PLOT
PHASE 4 = Witches #2 → Murder Lady Maduff & kids
Macbeth goes to see the witches again to learn his fate. They tell him to beware Macduff; that he will not be defeated until Birnam wood moves to Dunsinane; and that Macbeth will not be killed by someone born of a woman. Macbeth takes all of these signs to mean that he is invincible. Meanwhile, Macduff, a Scottish noble who suspects that Macbeth murdered Duncan, has gone to England to get help to reclaim the throne instead of attending the Banquet. In England Macduff and Malcolm, the rightful heir, ban together to fight Macbeth. When Macbeth learns of Macduff’s treachery, (Act 4, scene 1 – soliloquy “from this moment the very firstlings of my heart shall be the firstlings of my hand”) he sends murderers to Macduff’s home to kill his wife and children. When Macduff hears of this, his resolve to kill Macbeth grows even stronger.
PHASE 4 – Bloody Tyrant
The Witches
This time Macbeth seeks them out rather than the other way around. Their prophecies are designed to make him feel invincible but it appears as if the witches cannot actually lie to him (after all they do reveal a show of eight Kings with Banquo at the end implying that Fleance will one day ascend to the throne).
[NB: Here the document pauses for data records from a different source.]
### src/sv/srs_pkg.sv
`timescale 1ns / 1ps

package srs_pkg;

    localparam int SLOT_W       = 3;
    localparam int MAX_WINDOW   = 1 << SLOT_W;
    localparam int RESULT_LIMIT = 8;
    localparam int EFF_MAX      = (MAX_WINDOW < RESULT_LIMIT) ? MAX_WINDOW : RESULT_LIMIT;
    localparam int CNT_W        = $clog2(EFF_MAX + 1);

    localparam int FRAME_W  = 16;
    localparam int WIN_W    = 4;
    localparam int TMR_W    = 4;
    localparam int MASK_W   = 8;
    localparam int ATT_W    = $clog2(MASK_W);
    localparam int ACT_W    = 2;
    localparam int EV_W     = 3;
    localparam int CFG_IX_W = 2;
    localparam int CFG_D_W  = 16;
    localparam int S_DATA_W = 24;
    localparam int M_DATA_W = 32;

    localparam logic [ACT_W-1:0] ACT_TX   = 2'd0;
    localparam logic [ACT_W-1:0] ACT_ACK  = 2'd1;
    localparam logic [ACT_W-1:0] ACT_TICK = 2'd2;

    localparam logic [EV_W-1:0] EV_SENT        = 3'd0;
    localparam logic [EV_W-1:0] EV_LOST        = 3'd1;
    localparam logic [EV_W-1:0] EV_ACK_OK      = 3'd2;
    localparam logic [EV_W-1:0] EV_ACK_IGNORED = 3'd3;
    localparam logic [EV_W-1:0] EV_TIMEOUT     = 3'd4;
    localparam logic [EV_W-1:0] EV_NONE        = 3'd5;

    localparam logic [CFG_IX_W-1:0] CFG_WIN_LEN       = 2'd0;
    localparam logic [CFG_IX_W-1:0] CFG_FRAME_COUNT   = 2'd1;
    localparam logic [CFG_IX_W-1:0] CFG_TIMEOUT_TICKS = 2'd2;

    localparam logic [WIN_W-1:0]   RST_WIN_LEN       = 4'd4;
    localparam logic [FRAME_W-1:0] RST_FRAME_COUNT   = 16'd16;
    localparam logic [TMR_W-1:0]   RST_TIMEOUT_TICKS = 4'd3;

    typedef struct packed {
        logic [WIN_W-1:0]   win_len;
        logic [FRAME_W-1:0] frame_count;
        logic [TMR_W-1:0]   timeout_ticks;
    } cfg_t;

    typedef enum logic [2:0] {
        SOP_NONE  = 3'd0,
        SOP_SEND  = 3'd1,
        SOP_ACK   = 3'd2,
        SOP_CLEAR = 3'd3,
        SOP_TICK  = 3'd4
    } slot_op_t;

    typedef struct packed {
        slot_op_t          op;
        logic [SLOT_W-1:0] slot;
        logic [TMR_W-1:0]  timer;
    } slot_cmd_t;

    typedef struct packed {
        logic [EV_W-1:0]    ev;
        logic [FRAME_W-1:0] frame;
        logic [FRAME_W-1:0] base;
        logic               last;
    } result_t;

endpackage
Thus they can only equivocate (deliberately mislead without actually lying) but they do so brilliantly and lead him on to his destruction.
Lady Macbeth
Lady Macbeth is entirely absent from this section of the play.
Circumstances
Macbeth realises that Duncan’s sons are not going to quietly disappear. Now that they have the support of Macduff and King Edward’s army, they are bound to attempt an invasion of Scotland and Macbeth has been such a bloody tyrant as King that he cannot rely on the support of his subjects.
Macbeth
Instead of turning to his wife for advice or comfort, he returns to see the witches once more. Initially they give him good news – unless a forest walks and a man is not of woman born, he will not be defeated. He begins to feel invincible. However, they then give him bad news (his children will not be Kings) and he finally admits that he should not trust them “infected be the air whereon they ride and damned all those that trust them”. Nonetheless, as he did at the start of the play he hears only what he wants to hear, choosing to ignore all evidence that his defeat in inevitable. He loses it at this point. The more events spin out of his control, the more he lashes out at those around him and this is particularly evident in his decision to have the wife, children and servants of Macduff murdered.